During recent years, studies have suggested that acute and chronic psychosocial stress can induce pronounced changes in human immune responses and that these changes are predominantly mediated via neuroendocrine mediators [11-13]. Furthermore, high levels of inflammation seem to associate with several somatic diseases, depression, and disease progression [14-16]. These associations suggest that high levels of inflammation might be a mediator between unemployment and ill health. Nevertheless, we found only two previous studies suggesting that some aspects of immune function may be altered following the loss of work [17,18].
Arnetz et al. found significant decreases in phytohemagglutinin reactivity of lymphocytes and in reactivity to a purified protein derivative of tuberculin in unemployed women after nine months [17]. Janicki-Deverts et al. reported that discrete episodes of unemployment may have long-term implications for future CRP level in young males [18].
High levels of proinflammatory cytokine, interleukin-6 (IL-6), and high-sensitivity C-reactive protein (hs-CRP) are indicators of inflammation. Yaffe et al. originally suggested, and Capuron et al. repeated the suggestion that medians of IL-6 and hs-CRP could be used together as indicators of low-grade tissue inflammation [14,19]. In the current study using a sample of the Finnish general population we applied this suggestion to test our hypothesis - formulated on the basis of current evidence - that stress-induced low-grade tissue inflammation is more prevalent among the unemployed.
Methods
As a part of an ongoing follow-up study on a sample of the Finnish general population we determined the inflammatory status in 225 individuals below the general retirement age (65 years in Finland). There were 93 men and 132 women in the sample. The mean age was 52.6 (SD 8.2, range: 32 - 64) years in men and 52.0 (SD 7.6, range 32-64) years in women. The study period was from October 2004 to April 2006. Approval to conduct the study was obtained from the Ethics Committee of Kuopio University Hospital and the University of Kuopio. All procedures were carried out with the adequate understanding of the study participants, who gave written informed consent before entering the study.
The respondents completed a standardized questionnaire that screened sociodemographic variables (sex, age, marital status, length of education). They were also asked how often they had used alcohol over the past twelve months (classified as less/more than twice a week), whether they were current daily smokers and whether they had physical diseases diagnosed by a doctor. The participants were also asked whether there had been subjective economic hardship during the previous twelve months ("How is your current financial situation?" (good, fairly good = good financial situation, fairly poor, poor = economic hardship). The questionnaire also included the 21-item Beck Depression Inventory, which was used to indicate the level of depressive symptoms [20].

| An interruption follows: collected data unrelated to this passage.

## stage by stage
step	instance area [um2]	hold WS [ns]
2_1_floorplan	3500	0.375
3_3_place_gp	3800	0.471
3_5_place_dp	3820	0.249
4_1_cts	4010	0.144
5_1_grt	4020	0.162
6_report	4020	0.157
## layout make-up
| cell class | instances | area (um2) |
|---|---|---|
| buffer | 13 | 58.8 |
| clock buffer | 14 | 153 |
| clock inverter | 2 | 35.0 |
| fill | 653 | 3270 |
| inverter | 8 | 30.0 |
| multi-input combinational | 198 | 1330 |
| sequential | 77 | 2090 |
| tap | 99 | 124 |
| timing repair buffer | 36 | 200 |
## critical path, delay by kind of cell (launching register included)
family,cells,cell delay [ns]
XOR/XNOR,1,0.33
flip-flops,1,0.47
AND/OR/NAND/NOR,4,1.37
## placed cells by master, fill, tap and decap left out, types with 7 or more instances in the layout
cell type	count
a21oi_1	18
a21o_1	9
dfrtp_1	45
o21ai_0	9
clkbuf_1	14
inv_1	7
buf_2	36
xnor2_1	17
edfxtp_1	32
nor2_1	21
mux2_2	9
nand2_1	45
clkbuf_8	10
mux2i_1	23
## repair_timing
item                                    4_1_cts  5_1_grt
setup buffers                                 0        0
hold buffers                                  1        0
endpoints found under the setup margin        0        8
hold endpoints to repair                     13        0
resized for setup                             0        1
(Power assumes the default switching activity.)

In addition, the employment status was inquired and those who reported being unemployed (n = 19, 8.4% of the study sample) were compared with the others in final analyses. The frequency of unemployment in the sample was at the same level as the total unemployment rate in Finland during the study period (7.7% in December 2004 and 7.6% in December 2005) [21]. Of the other study participants, 131 (63.6%) were at work, 14 (6.8%) on sick leave, 52 (25.2%) had retired, 3 (1.5%) were students and 6 (2.9%) were voluntarily not at work. Of all study participants, 25 (11.1%) had been unemployed in 1998, 31 (13.8%) in 1999 and 28 (12.4%) in 2001.
Height and body weight were measured in light clothing without shoes, and the body mass index (BMI; kg/m2) was estimated. The laboratory measurements were carried out in the medical laboratory of Kuopio University Hospital. The participants came for venous blood sampling at 8 am, after having been instructed to fast for the previous 12 hours.

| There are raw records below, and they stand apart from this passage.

## config.mk

```make
export PLATFORM = sky130hd
export DESIGN_NAME = chunked_adder
export DESIGN_NICKNAME = d
export VERILOG_FILES = /design/src/rtl/chunked_adder.sv
export SDC_FILE = /design/constraint.sdc
export NUM_CORES = 1
export LEC_CHECK = 0
export ABC_AREA = 1
export CAP_MARGIN = 20
export CORE_ASPECT_RATIO = 2
export CORE_MARGIN = 1
export CORE_UTILIZATION = 27
export CTS_BUF_LIST = sky130_fd_sc_hd__clkbuf_2 sky130_fd_sc_hd__clkbuf_4 sky130_fd_sc_hd__clkbuf_8
export DETAILED_ROUTE_END_ITERATION = 8
export SYNTH_ARGS = -nofsm -noshare
export SYNTH_HDL_FRONTEND = slang
export SYNTH_SLANG_ARGS = --single-unit
export TNS_END_PERCENT = 30
```

## constraint.sdc

```tcl
create_clock -name CLK -period 1.55 [get_ports CLK]
set_input_delay 0.155 -clock CLK [delete_from_list [all_inputs] [get_ports CLK]]
set_output_delay 0.155 -clock CLK [all_outputs]
set_load 0.05 [all_outputs]
```

## src/rtl/chunked_adder.sv

```systemverilog
// chunked_adder: sequential add/subtract, CHUNK bits per cycle, carry kept between slices.
// Define ADDER_OVF_EN to add the two's-complement overflow output ovf.
module chunked_adder #(
  parameter int WIDTH = 8,
  parameter int CHUNK = 2
) (
  input  logic             CLK,
  input  logic             RST,
  input  logic             in_valid,
  output logic             in_ready,
  input  logic [WIDTH-1:0] a,
  input  logic [WIDTH-1:0] b,
  input  logic             sub,
  output logic             out_valid,
  input  logic             out_ready,
  output logic [WIDTH-1:0] sum,
`ifdef ADDER_OVF_EN
  output logic             ovf,
`endif
  output logic             cout
);

  localparam int CH    = (CHUNK <= 0) ? 1 : CHUNK;
  localparam int N     = WIDTH / CH;
  localparam int IDX_W = (N > 1) ? $clog2(N) : 1;

  generate
    if ((CHUNK <= 0) || ((WIDTH % CH) != 0)) begin : g_bad_param
      $error("chunked_adder: WIDTH must be a positive multiple of CHUNK");
    end
  endgenerate

  typedef enum logic [1:0] {
    S_IDLE,
    S_RUN,
    S_DONE
  } state_t;

  state_t             r_state;
  logic [WIDTH-1:0]   r_a;
  logic [WIDTH-1:0]   r_b;
  logic [WIDTH-1:0]   r_sum;
  logic               r_carry;
  logic               r_cout;
  logic [IDX_W-1:0]   r_idx;
  logic               r_in_ready;
  logic               r_out_valid;

  logic [CH-1:0]      w_sa;
  logic [CH-1:0]      w_sb;
  logic [CH:0]        w_slice;
  logic               w_last;

  // operands shift right each slice, so the live slice is always the low bits
  assign w_sa    = r_a[CH-1:0];
  assign w_sb    = r_b[CH-1:0];
  assign w_slice = {1'b0, w_sa} + {1'b0, w_sb} + (CH+1)'(r_carry);
  assign w_last  = (r_idx == IDX_W'(N - 1));

`ifdef ADDER_OVF_EN
  logic r_ovf;
  logic w_msb_cin;

  // the carry into a full-adder bit is recoverable from its inputs and sum
  assign w_msb_cin = w_sa[CH-1] ^ w_sb[CH-1] ^ w_slice[CH-1];
  assign ovf       = r_ovf;
`endif

  assign in_ready  = r_in_ready;
  assign out_valid = r_out_valid;
  assign sum       = r_sum;
  assign cout      = r_cout;

  always_ff @(posedge CLK) begin
    if (RST) begin
      r_state     <= S_IDLE;
      r_a         <= '0;
      r_b         <= '0;
      r_sum       <= '0;
      r_carry     <= 1'b0;
      r_cout      <= 1'b0;
      r_idx       <= '0;
      r_in_ready  <= 1'b1;
      r_out_valid <= 1'b0;
`ifdef ADDER_OVF_EN
      r_ovf       <= 1'b0;
`endif
    end else begin
      unique case (r_state)
        S_IDLE: begin
          if (in_valid) begin
            r_a        <= a;
            r_b        <= b ^ {WIDTH{sub}};
            r_carry    <= sub;
            r_idx      <= '0;
            r_in_ready <= 1'b0;
            r_state    <= S_RUN;
          end
        end
        S_RUN: begin
          r_a     <= r_a >> CH;
          r_b     <= r_b >> CH;
          r_carry <= w_slice[CH];
          r_idx   <= r_idx + IDX_W'(1);
          for (int i = 0; i < N; i++) begin
            if (r_idx == IDX_W'(i)) begin
              r_sum[i*CH +: CH] <= w_slice[CH-1:0];
            end
          end
          if (w_last) begin
            r_cout      <= w_slice[CH];
            r_out_valid <= 1'b1;
            r_state     <= S_DONE;
`ifdef ADDER_OVF_EN
            r_ovf       <= w_msb_cin ^ w_slice[CH];
`endif
          end
        end
        S_DONE: begin
          if (out_ready) begin
            r_out_valid <= 1'b0;
            r_in_ready  <= 1'b1;
            r_state     <= S_IDLE;
          end
        end
        default: begin
          r_out_valid <= 1'b0;
          r_in_ready  <= 1'b1;
          r_state     <= S_IDLE;
        end
      endcase
    end
  end

endmodule
```

==> results of run 1 <==
layout by cell type (no fill, tap or decap), types with 4 or more instances in the layout:
master           count
a21oi_1             14
buf_4               20
clkbuf_8             5
clkdlybuf4s50_1     20
dfxtp_1             30
ha_1                 4
inv_1               24
inv_2                5
nand2_1             68
nand3_1             36
nor2_1              27
o21ai_0              4
how the worst min path moves through the flow:
stage	cells past startpoint	endpoint	from
6_report	3	r_a[6]$_SDFFE_PP0P_	a[6]
5_1_grt	3	r_a[7]$_SDFFE_PP0P_	a[7]
4_1_cts	3	r_a[6]$_SDFFE_PP0P_	a[6]
3_5_place_dp	2	in_ready$_SDFFE_PP1P_	in_ready$_SDFFE_PP1P_
3_3_place_gp	2	sum[0]$_SDFFE_PP0P_	sum[0]$_SDFFE_PP0P_
2_1_floorplan	1	sum[0]$_SDFFE_PP0P_	RST
state kept, by name, indices dropped and copies added, names as in the netlist:
| name | count |
|---|---|
| in_ready | 1 |
| r_state | 2 |
| r_carry | 1 |
| out_valid | 1 |
| sum | 8 |
| r_idx | 2 |
| r_b | 8 |
| cout | 1 |
| r_a | 8 |
where the power goes:
| group | switching, mW | internal, mW |
|---|---|---|
| clock | 0.280 | 0.289 |
| combinational | 0.201 | 0.143 |
| sequential | 0.0265 | 0.866 |
area by class of cell:
class	count	area [sq um]	share of cell area
inverters	29	108.9	0.05328
clock buffers	5	68.82	0.03368
multi-input cells	164	795.8	0.3895
well taps	61	76.32	0.03735
repair buffers	40	350.3	0.1715
flip-flops and latches	32	643.1	0.3148
cells by family (layout without fill, tap and decap cells):
| logic type | count (synthesis) | count (layout) | synth area share |
|---|---|---|---|
| AND/OR/NAND/NOR | 136 | 136 | 0.3568 |
| flip-flops | 32 | 32 | 0.3954 |
| AO/OA/AOI/OAI | 20 | 20 | 0.06178 |
| buffers and inverters | 39 | 74 | 0.1197 |
| adder cells (fa/ha/maj) | 6 | 6 | 0.05560 |
| XOR/XNOR | 2 | 2 | 0.01081 |
worst max-delay path, stage by stage, from the launching register on:
cell and delay (ns):
dfxtp_2 0.33, inv_2 0.04, fa_2 0.37, fa_1 0.44, inv_2 0.09, nand3_1 0.09, a21oi_2 0.12
routing by layer:
layer	part of all wire	wire, um	up-vias	GRT usage
met4	0.026	96	0	0.06341
met1	0.39	1440	693	0.1334
met2	0.56	2075	31	0.2571
li1	-	-	803	-
met3	0.030	113	8	0.02091
met5	0	0	-	0
through the flow:
stage | total power, mW | setup TNS [ns] | instances
final | 1.806 | -0.009151 | 331
after global routing | 1.906 | -0.2477 | 331
after CTS | 1.828 | -0.02782 | 331
after detailed placement | 1.254 | -0.2105 | 326
after global placement | 1.251 | -0.07753 | 326
after floorplan | 1.139 | 0 | 235
repair_timing:
item | CTS | global route
gates resized for setup | 4 | 3
pin swaps | 2 | 2
setup endpoints to repair | 4 | 5
hold buffers | 0 | 0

The measurement of serum high-sensitivity C-reactive protein was carried out according to a routine protocol using a kinetic immunoturbidimetric method (Beckman Coulter CRH High Sensitivity Protein Reagent, Beckman Coulter CAL 5 Plus) and analyzed using an IMMAGE Immunochemistry System (Beckman Coulter, USA).

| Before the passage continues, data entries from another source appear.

$ cat src/rtl/pdetect_pkg.sv
// Shared helpers for the multi-pattern stream monitor: fill-counter sizing,
// flat-vector slice indexing and a saturating increment.
package pdetect_pkg;

  // Bits needed to hold a fill count of 0..pat_len inclusive.
  function automatic int fill_w(input int pat_len);
    return (pat_len < 1) ? 1 : $clog2(pat_len + 1);
  endfunction

  // Low bit of slice idx in a flat vector of slice_w-wide slices.
  function automatic int slice_lo(input int idx, input int slice_w);
    return idx * slice_w;
  endfunction

  // High bit of slice idx in a flat vector of slice_w-wide slices.
  function automatic int slice_hi(input int idx, input int slice_w);
    return (idx + 1) * slice_w - 1;
  endfunction

  // Increment that sticks at 2^width-1 instead of wrapping (width <= 64).
  function automatic logic [63:0] sat_inc(input logic [63:0] val, input int width);
    logic [63:0] max_v;
    max_v = (width >= 64) ? {64{1'b1}} : ((64'd1 << width) - 64'd1);
    return (val >= max_v) ? max_v : val + 64'd1;
  endfunction

endpackage

$ cat src/rtl/pdetect_matcher.sv
// One masked-pattern comparator: combinational match on the current window,
// plus the registered detect flag and saturating match counter it owns.
module pdetect_matcher
  import pdetect_pkg::*;
#(
  parameter int WIN_W = 32,
  parameter int CNT_W = 16
) (
  input  logic             i_clk,
  input  logic             i_rst_n,
  input  logic [WIN_W-1:0] i_window,
  input  logic [WIN_W-1:0] i_pattern,
  input  logic [WIN_W-1:0] i_mask,
  input  logic             i_win_valid,
  input  logic             i_accept,
  input  logic             i_clear,
  output logic             o_match,
  output logic             o_detected,
  output logic [CNT_W-1:0] o_cnt
);

  logic             det_d, det_q;
  logic [CNT_W-1:0] cnt_d, cnt_q;

  assign o_match = i_win_valid & (((i_window ^ i_pattern) & i_mask) == '0);

  // Flag follows the latest accepted beat; counter bumps on each matching accept.
  always_comb begin
    det_d = det_q;
    cnt_d = cnt_q;
    if (i_clear) begin
      det_d = 1'b0;
      cnt_d = '0;
    end else if (i_accept) begin
      det_d = o_match;
      if (o_match) cnt_d = CNT_W'(sat_inc(64'(cnt_q), CNT_W));
    end
  end

  // State registers.
  always_ff @(posedge i_clk or negedge i_rst_n) begin
    if (!i_rst_n) begin
      det_q <= 1'b0;
      cnt_q <= '0;
    end else begin
      det_q <= det_d;
      cnt_q <= cnt_d;
    end
  end

  assign o_detected = det_q;
  assign o_cnt      = cnt_q;

endmodule

$ cat src/rtl/pdetect_stream_mon_multi.sv
// Inline valid/ready register slice that also matches the last PAT_LEN
// accepted beats against NUM_PAT masked patterns.
// Optional feature: define PDETECT_FRAME_EN to add i_m_last/o_s_last and
// restart the history after every frame-ending beat.
module pdetect_stream_mon_multi
  import pdetect_pkg::*;
#(
  parameter int DATA_W  = 8,
  parameter int PAT_LEN = 4,
  parameter int NUM_PAT = 2,
  parameter logic [NUM_PAT*PAT_LEN*DATA_W-1:0] PATTERNS = '0,
  parameter logic [NUM_PAT*PAT_LEN*DATA_W-1:0] MASKS    = '1,
  parameter int CNT_W   = 16
) (
  input  logic                     i_clk,
  input  logic                     i_rst_n,
  input  logic [DATA_W-1:0]        i_m_data,
  input  logic                     i_m_valid,
  output logic                     o_m_ready,
`ifdef PDETECT_FRAME_EN
  input  logic                     i_m_last,
  output logic                     o_s_last,
`endif
  output logic [DATA_W-1:0]        o_s_data,
  output logic                     o_s_valid,
  input  logic                     i_s_ready,
  input  logic                     i_clear,
  output logic [NUM_PAT-1:0]       o_detected,
  output logic                     o_hit,
  output logic [NUM_PAT*CNT_W-1:0] o_match_cnt
);

  localparam int WIN_W = PAT_LEN * DATA_W;
  localparam int FW    = fill_w(PAT_LEN);

  logic              accept;
  logic              win_valid;
  logic [WIN_W-1:0]  window;
  logic [NUM_PAT-1:0] match;

  logic [DATA_W-1:0] s_data_d, s_data_q;
  logic              s_valid_d, s_valid_q;
  logic [WIN_W-1:0]  hist_d, hist_q;
  logic [FW-1:0]     fill_d, fill_q;
  logic              hit_d, hit_q;
`ifdef PDETECT_FRAME_EN
  logic              s_last_d, s_last_q;
`endif

  // Handshake, window assembly (oldest beat in the MSBs) and fill tracking.
  always_comb begin
    o_m_ready = i_rst_n & (~s_valid_q | i_s_ready);
    accept    = i_m_valid & o_m_ready;
    window    = (hist_q << DATA_W) | WIN_W'(i_m_data);
    win_valid = (int'(fill_q) >= PAT_LEN - 1);

    s_data_d  = s_data_q;
    s_valid_d = s_valid_q;
    hist_d    = hist_q;
    fill_d    = fill_q;
    hit_d     = 1'b0;
`ifdef PDETECT_FRAME_EN
    s_last_d  = s_last_q;
`endif

    // Data path ignores i_clear so a cleared beat is still forwarded.
    if (accept) begin
      s_data_d  = i_m_data;
      s_valid_d = 1'b1;
`ifdef PDETECT_FRAME_EN
      s_last_d  = i_m_last;
`endif
    end else if (i_s_ready) begin
      s_valid_d = 1'b0;
    end

    if (i_clear) begin
      fill_d = '0;
    end else if (accept) begin
      hist_d = window;
      hit_d  = |match;
      fill_d = (int'(fill_q) >= PAT_LEN) ? fill_q : fill_q + FW'(1);
`ifdef PDETECT_FRAME_EN
      if (i_m_last) fill_d = '0;
`endif
    end
  end

  // Slice, history and strobe registers.
  always_ff @(posedge i_clk or negedge i_rst_n) begin
    if (!i_rst_n) begin
      s_data_q  <= '0;
      s_valid_q <= 1'b0;
      hist_q    <= '0;
      fill_q    <= '0;
      hit_q     <= 1'b0;
`ifdef PDETECT_FRAME_EN
      s_last_q  <= 1'b0;
`endif
    end else begin
      s_data_q  <= s_data_d;
      s_valid_q <= s_valid_d;
      hist_q    <= hist_d;
      fill_q    <= fill_d;
      hit_q     <= hit_d;
`ifdef PDETECT_FRAME_EN
      s_last_q  <= s_last_d;
`endif
    end
  end

  for (genvar p = 0; p < NUM_PAT; p++) begin : g_pat
    localparam int PLO = slice_lo(p, WIN_W);
    localparam int CLO = slice_lo(p, CNT_W);
    logic [CNT_W-1:0] cnt;

    pdetect_matcher #(
      .WIN_W (WIN_W),
      .CNT_W (CNT_W)
    ) u_matcher (
      .i_clk       (i_clk),
      .i_rst_n     (i_rst_n),
      .i_window    (window),
      .i_pattern   (PATTERNS[PLO +: WIN_W]),
      .i_mask      (MASKS[PLO +: WIN_W]),
      .i_win_valid (win_valid),
      .i_accept    (accept),
      .i_clear     (i_clear),
      .o_match     (match[p]),
      .o_detected  (o_detected[p]),
      .o_cnt       (cnt)
    );

    assign o_match_cnt[CLO +: CNT_W] = cnt;
  end

  assign o_s_data  = s_data_q;
  assign o_s_valid = s_valid_q;
  assign o_hit     = hit_q;
`ifdef PDETECT_FRAME_EN
  assign o_s_last  = s_last_q;
`endif

endmodule

$ cat config.mk
export PLATFORM = sky130hd
export DESIGN_NAME = pdetect_stream_mon_multi
export DESIGN_NICKNAME = d
export VERILOG_FILES = /design/src/rtl/pdetect_pkg.sv /design/src/rtl/pdetect_matcher.sv /design/src/rtl/pdetect_stream_mon_multi.sv
export SDC_FILE = /design/constraint.sdc
export NUM_CORES = 1
export LEC_CHECK = 0
export ABC_AREA = 1
export BUFFER_PORTS_ARGS = -buffer_cell sky130_fd_sc_hd__buf_2
export CORE_ASPECT_RATIO = 1.1
export CORE_MARGIN = 2
export CORE_UTILIZATION = 40
export DETAILED_ROUTE_END_ITERATION = 7
export GPL_TIMING_DRIVEN = 0
export HOLD_SLACK_MARGIN = 0.08
export PLACE_DENSITY_LB_ADDON = 0.2
export SLEW_MARGIN = 40
export SYNTH_ARGS = -nofsm -noshare
export SYNTH_HDL_FRONTEND = slang
export SYNTH_SLANG_ARGS = --single-unit
export TNS_END_PERCENT = 20
$ cat constraint.sdc
create_clock -name i_clk -period 4.25 [get_ports i_clk]
set_clock_uncertainty 0.2 [all_clocks]
set_input_delay 0.6375 -clock i_clk [delete_from_list [all_inputs] [get_ports i_clk]]
set_output_delay 0.6375 -clock i_clk [all_outputs]
set_load 0.01 [all_outputs]
# Word-level counts from Yosys, hierarchy flattened
# Index checks and enable logic that the tools add are counted.
# totals
regBits	70
out_inout_bits	45
# op_classes
eq_ne	1
n_addsub	3
n_reduce_logical	7
order_cmp	4
n_mux	17
n_bitwise	7
# op_table
operator	count
16-bit 2-to-1 mux	8
16-bit by 1-bit adder with 16-bit output, second input constant	2
16-bit greater-or-equal comparator, second input constant	2
32-bit zero test	1
32-bit by 8-bit OR with 32-bit output	1
3-bit 2-to-1 mux	3
1-bit 2-to-1 mux	6
2-bit AND reduction	3
2-bit nonzero test	3
3-bit by 1-bit adder with 3-bit output, second input constant	1
1-bit AND	3
3-bit by 2-bit greater-or-equal comparator with 1-bit output, second input constant	1
3-bit greater-or-equal comparator, second input constant	1
2-bit != test, second input constant	1
1-bit inverter	2
1-bit OR	1

# Depth between registers and ports, before layout
# logic_depth
word_depth	6
depth_mapped	10

# Cells and area by module
# Synthesis repeated with hierarchy kept, for this count alone.
# hier_totals
hier_cells	871
area_unflattened_um2	5904.4
# by_module_without_submodules
mod	cells_each	instances	area_per_inst_um2
pdetect_matcher	355	2	2174.6
pdetect_stream_mon_multi	161	1	1555.2

# Worst setup path after synthesis
# Ideal clock, no wire load.
# synth_path
kind	input port to flip-flop
start	input port i_s_ready
end	register g_pat[1].u_matcher.cnt_q[12]
arrival_time_ps	1423
path_stages	10
setup_time_ps	117
n_path_buf	1
setup_slack_ps	2510
required_time_ps	3933
cell_sequence	inv_1 nand2_2 nand3_2 nor2_1 inv_1 nor2_1 nand2_2 buf_2 nand3_1 nand2_1
# synth_between
elab_chain_len	5
# synth_lines
item	line	rtl
start: declaration	pdetect_stream_mon_multi.sv:26	input logic i_s_ready,
1-bit OR	pdetect_stream_mon_multi.sv:52	o_m_ready = i_rst_n & (~s_valid_q | i_s_ready);
1-bit AND	pdetect_stream_mon_multi.sv:52	
1-bit AND	pdetect_stream_mon_multi.sv:53	accept = i_m_valid & o_m_ready;
2-bit nonzero test (no line)	-	
2-bit AND reduction (no line)	-	
end signal: assignment	pdetect_matcher.sv:47	cnt_q <= cnt_d;
end: declaration	pdetect_matcher.sv:23	logic [CNT_W-1:0] cnt_d, cnt_q;
# Every way passes these cells.
# A chain may end at the register's enable or synchronous reset.

# Final worst setup path
# layout_path
start	input port i_rst_n
end	output port o_m_ready
# layout_between
elab_chain_len	1
# layout_lines
item	line	rtl
start: declaration	pdetect_stream_mon_multi.sv:16	input logic i_rst_n,
1-bit AND	pdetect_stream_mon_multi.sv:52	
end: declaration	pdetect_stream_mon_multi.sv:19	output logic o_m_ready,
# Every way passes these cells.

For the cytokine analyses, the venous blood samples were stored at -80°C until run. The levels of IL-6 (pg/mL) were analyzed by multiplexing with Bio-Plex Human Cytokine Panel 1 utilizing a Bio-Plex instrument based on Luminex xMAP technology (Bio-Rad Laboratories Inc., CA, US). Before analyses, the samples were centrifuged for 15 min at 3000 rpm, and diluted 1:2 in an appropriate sample matrix. The assays were performed according to the manufacturer's instructions. The intra- and interassay variations for the IL-6 analysis were 4.6-13.8% and 3.7-17.2%, respectively.
As originally suggested by Yaffe et al. and later by Capuron et al., we used a proinflammatory cytokine, interleukin-6 (IL-6), and high-sensitivity C-reactive protein (hs-CRP) as indicators of low-grade inflammation [14,19]. In this study, levels above the median for both IL-6 (≥ 0.97 pg/mL) and hs-CRP (≥ 1.49 mg/L) indicated an elevated inflammatory status (n = 72).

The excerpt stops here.